The Compilation of the Talmud
The signature accomplishment of the rabbinic scholar class during the Formative Age was the writing and compilation of the Talmud, a composite work that, in time, was seen as a second Torah, or at the very least, as an indispensable addendum to the Torah. On one level, the Talmud is a collection of expansive (and occasionally imaginative) interpretations of biblical law. The format of the Talmud is often dialogical (that is, a series of question-and-answer exchanges). Nearly every page consists of some portion of a rabbinic debate over the alternative ways in which a particular biblical statute can be understood or implemented. The practical objective of all these debates was the creation of an authoritative form of ritual behavior—referred to in Hebrew as halacha—that would enable the observant Jew to sanctify daily life and fulfill the commandments imparted to Moses on Sinai. God gave Torah to Israel, the rabbis believed, and now it was their responsibility to clarify its terms and relate them to daily life.

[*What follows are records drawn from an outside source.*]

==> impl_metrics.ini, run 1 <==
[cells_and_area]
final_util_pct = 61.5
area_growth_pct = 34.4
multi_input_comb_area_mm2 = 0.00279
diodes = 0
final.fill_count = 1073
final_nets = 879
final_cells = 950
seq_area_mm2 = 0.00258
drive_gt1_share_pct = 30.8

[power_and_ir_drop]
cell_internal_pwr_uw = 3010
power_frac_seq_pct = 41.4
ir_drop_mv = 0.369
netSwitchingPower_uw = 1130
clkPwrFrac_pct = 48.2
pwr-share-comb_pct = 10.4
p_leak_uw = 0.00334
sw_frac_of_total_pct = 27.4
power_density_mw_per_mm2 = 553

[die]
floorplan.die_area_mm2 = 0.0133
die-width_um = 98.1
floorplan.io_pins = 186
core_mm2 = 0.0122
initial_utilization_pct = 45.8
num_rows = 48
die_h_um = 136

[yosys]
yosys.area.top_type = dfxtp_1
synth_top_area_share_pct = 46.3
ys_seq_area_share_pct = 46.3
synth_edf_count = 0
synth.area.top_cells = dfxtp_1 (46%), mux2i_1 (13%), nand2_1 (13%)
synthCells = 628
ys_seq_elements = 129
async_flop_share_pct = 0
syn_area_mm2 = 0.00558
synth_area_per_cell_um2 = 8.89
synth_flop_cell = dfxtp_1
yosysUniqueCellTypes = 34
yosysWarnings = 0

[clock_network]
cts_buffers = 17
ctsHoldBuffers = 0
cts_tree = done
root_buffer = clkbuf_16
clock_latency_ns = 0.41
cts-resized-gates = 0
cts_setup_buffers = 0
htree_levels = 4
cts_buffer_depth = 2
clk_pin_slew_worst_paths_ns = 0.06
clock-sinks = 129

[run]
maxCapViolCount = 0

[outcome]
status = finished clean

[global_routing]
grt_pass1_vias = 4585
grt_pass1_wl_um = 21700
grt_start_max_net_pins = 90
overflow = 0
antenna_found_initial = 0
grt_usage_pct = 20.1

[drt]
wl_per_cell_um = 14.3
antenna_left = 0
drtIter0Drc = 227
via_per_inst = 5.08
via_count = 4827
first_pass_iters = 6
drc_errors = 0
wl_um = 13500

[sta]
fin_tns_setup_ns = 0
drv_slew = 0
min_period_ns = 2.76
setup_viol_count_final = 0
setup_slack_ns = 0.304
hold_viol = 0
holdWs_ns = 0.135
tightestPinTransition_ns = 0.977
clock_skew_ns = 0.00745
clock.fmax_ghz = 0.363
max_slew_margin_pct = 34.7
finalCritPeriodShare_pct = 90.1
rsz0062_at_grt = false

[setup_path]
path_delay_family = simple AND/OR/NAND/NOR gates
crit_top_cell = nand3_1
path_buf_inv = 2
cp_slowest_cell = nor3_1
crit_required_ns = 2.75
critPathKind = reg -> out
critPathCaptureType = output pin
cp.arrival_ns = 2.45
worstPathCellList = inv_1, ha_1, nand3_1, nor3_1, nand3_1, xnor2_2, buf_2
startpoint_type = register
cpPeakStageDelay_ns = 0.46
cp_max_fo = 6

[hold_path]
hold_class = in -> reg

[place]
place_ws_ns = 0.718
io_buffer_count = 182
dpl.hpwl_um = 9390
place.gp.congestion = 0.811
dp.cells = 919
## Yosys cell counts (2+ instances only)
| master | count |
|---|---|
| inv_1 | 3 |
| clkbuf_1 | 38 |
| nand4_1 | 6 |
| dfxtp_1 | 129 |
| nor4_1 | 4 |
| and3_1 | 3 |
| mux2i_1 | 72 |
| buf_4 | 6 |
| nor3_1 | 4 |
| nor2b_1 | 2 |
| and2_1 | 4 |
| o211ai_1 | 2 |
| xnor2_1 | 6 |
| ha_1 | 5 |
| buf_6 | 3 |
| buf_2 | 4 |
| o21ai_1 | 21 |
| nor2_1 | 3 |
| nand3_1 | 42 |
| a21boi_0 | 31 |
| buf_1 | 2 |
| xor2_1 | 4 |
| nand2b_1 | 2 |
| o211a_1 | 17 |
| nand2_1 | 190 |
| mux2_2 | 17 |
File: src/rtl/nes_joypad_dev.sv
// NES controller (4021-style) device model: strobe latches buttons, rd_n rising edge shifts.
// Optional turbo on A/B is built only when NES_JOYPAD_TURBO_EN is defined.
module nes_joypad_dev #(
  parameter int SYNC_STAGES     = 2,
  parameter int DATA_ACTIVE_LOW = 1,
  parameter int TURBO_DIV       = 4
) (
  input  logic       clk,
  input  logic       rst,
  input  logic [7:0] buttons,
  input  logic [1:0] turbo,
  input  logic       strobe_i,
  input  logic       rd_n_i,
  output logic       data_o,
  output logic [3:0] bit_cnt_o
);

  logic [SYNC_STAGES-1:0] r_strb_sync;
  logic [SYNC_STAGES-1:0] r_rd_sync;
  logic                   r_strb_d;
  logic                   r_rd_d;
  logic [7:0]             r_sr;
  logic [3:0]             r_bit_cnt;

  logic       w_strb;
  logic       w_rd;
  logic       w_strb_fall;
  logic       w_rd_rise;
  logic [7:0] w_eff;

  always_ff @(posedge clk or posedge rst) begin
    if (rst) begin
      r_strb_sync <= '0;
      r_rd_sync   <= '1;
      r_strb_d    <= 1'b0;
      r_rd_d      <= 1'b1;
    end else begin
      r_strb_sync <= {r_strb_sync[SYNC_STAGES-2:0], strobe_i};
      r_rd_sync   <= {r_rd_sync[SYNC_STAGES-2:0], rd_n_i};
      r_strb_d    <= w_strb;
      r_rd_d      <= w_rd;
    end
  end

  assign w_strb      = r_strb_sync[SYNC_STAGES-1];
  assign w_rd        = r_rd_sync[SYNC_STAGES-1];
  assign w_strb_fall = r_strb_d & ~w_strb;
  assign w_rd_rise   = w_rd & ~r_rd_d;

`ifdef NES_JOYPAD_TURBO_EN
  logic [7:0] r_turbo_cnt;
  logic       r_phase;

  // Counts polls (strobe falling edges); phase flips every TURBO_DIV polls.
  always_ff @(posedge clk or posedge rst) begin
    if (rst) begin
      r_turbo_cnt <= '0;
      r_phase     <= 1'b0;
    end else if (w_strb_fall) begin
      if (r_turbo_cnt == 8'(TURBO_DIV - 1)) begin
        r_turbo_cnt <= '0;
        r_phase     <= ~r_phase;
      end else begin
        r_turbo_cnt <= r_turbo_cnt + 8'd1;
      end
    end
  end

  always_comb begin
    w_eff    = buttons;
    w_eff[0] = buttons[0] & (~turbo[0] | r_phase);
    w_eff[1] = buttons[1] & (~turbo[1] | r_phase);
  end
`else
  logic w_unused_turbo;
  assign w_unused_turbo = ^{turbo, w_strb_fall};
  assign w_eff          = buttons;
`endif

  // Latch has priority over a coincident read edge.
  always_ff @(posedge clk or posedge rst) begin
    if (rst) begin
      r_sr      <= '0;
      r_bit_cnt <= '0;
    end else if (w_strb) begin
      r_sr      <= w_eff;
      r_bit_cnt <= '0;
    end else if (w_rd_rise) begin
      r_sr <= {1'b1, r_sr[7:1]};
      if (r_bit_cnt != 4'd8) begin
        r_bit_cnt <= r_bit_cnt + 4'd1;
      end
    end
  end

  generate
    if (DATA_ACTIVE_LOW != 0) begin : g_wire
      assign data_o = ~r_sr[0];
    end else begin : g_logical
      assign data_o = r_sr[0];
    end
  endgenerate

  assign bit_cnt_o = r_bit_cnt;

endmodule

In the section of this chapter on sacred practices, we will see how halacha informs the ways many Jews today live their faith.The Babylonian version of the Talmud, compiled at the beginning of the sixth century ce, consists of sixty-three separate volumes covering a wide range of legal issues. The historical process by which these volumes came into being, however, can be studied in two stages: the earlier stage, known as the Mishnah (Hebrew, “repetition”), is written in Hebrew and consists of economical formulations of halacha, often accompanied by the attribution of specific legal opinions to particular rabbinic scholars; the later stage, referred to as the Gemara (Hebrew, “completion”), is written in Aramaic (a Semitic language, very close to Hebrew), and the rabbinic debates recorded there often take up where the Mishnah leaves off.
This process of recording and summarizing rabbinic debates continued, in both Palestine and Babylonia, during a period of roughly four centuries. As the body of rabbinic commentary evolved toward the next stage of completion—first in Jerusalem in the fifth century ce and later in Babylonia at the beginning of the sixth century ce—the Mishnah was combined with the far more elaborate text of the Gemara. Together these two scholarly works make up the Talmud. Judaism’s greatest challenge during this period, however, was not simply that of preserving the teachings of its religious elite but, more important, it was that of protecting itself from a rival “sister” religion—namely, Christianity—whose political might increased throughout the Roman Empire in the course of the fourth and fifth centuries, at the same time that Judaism’s power declined.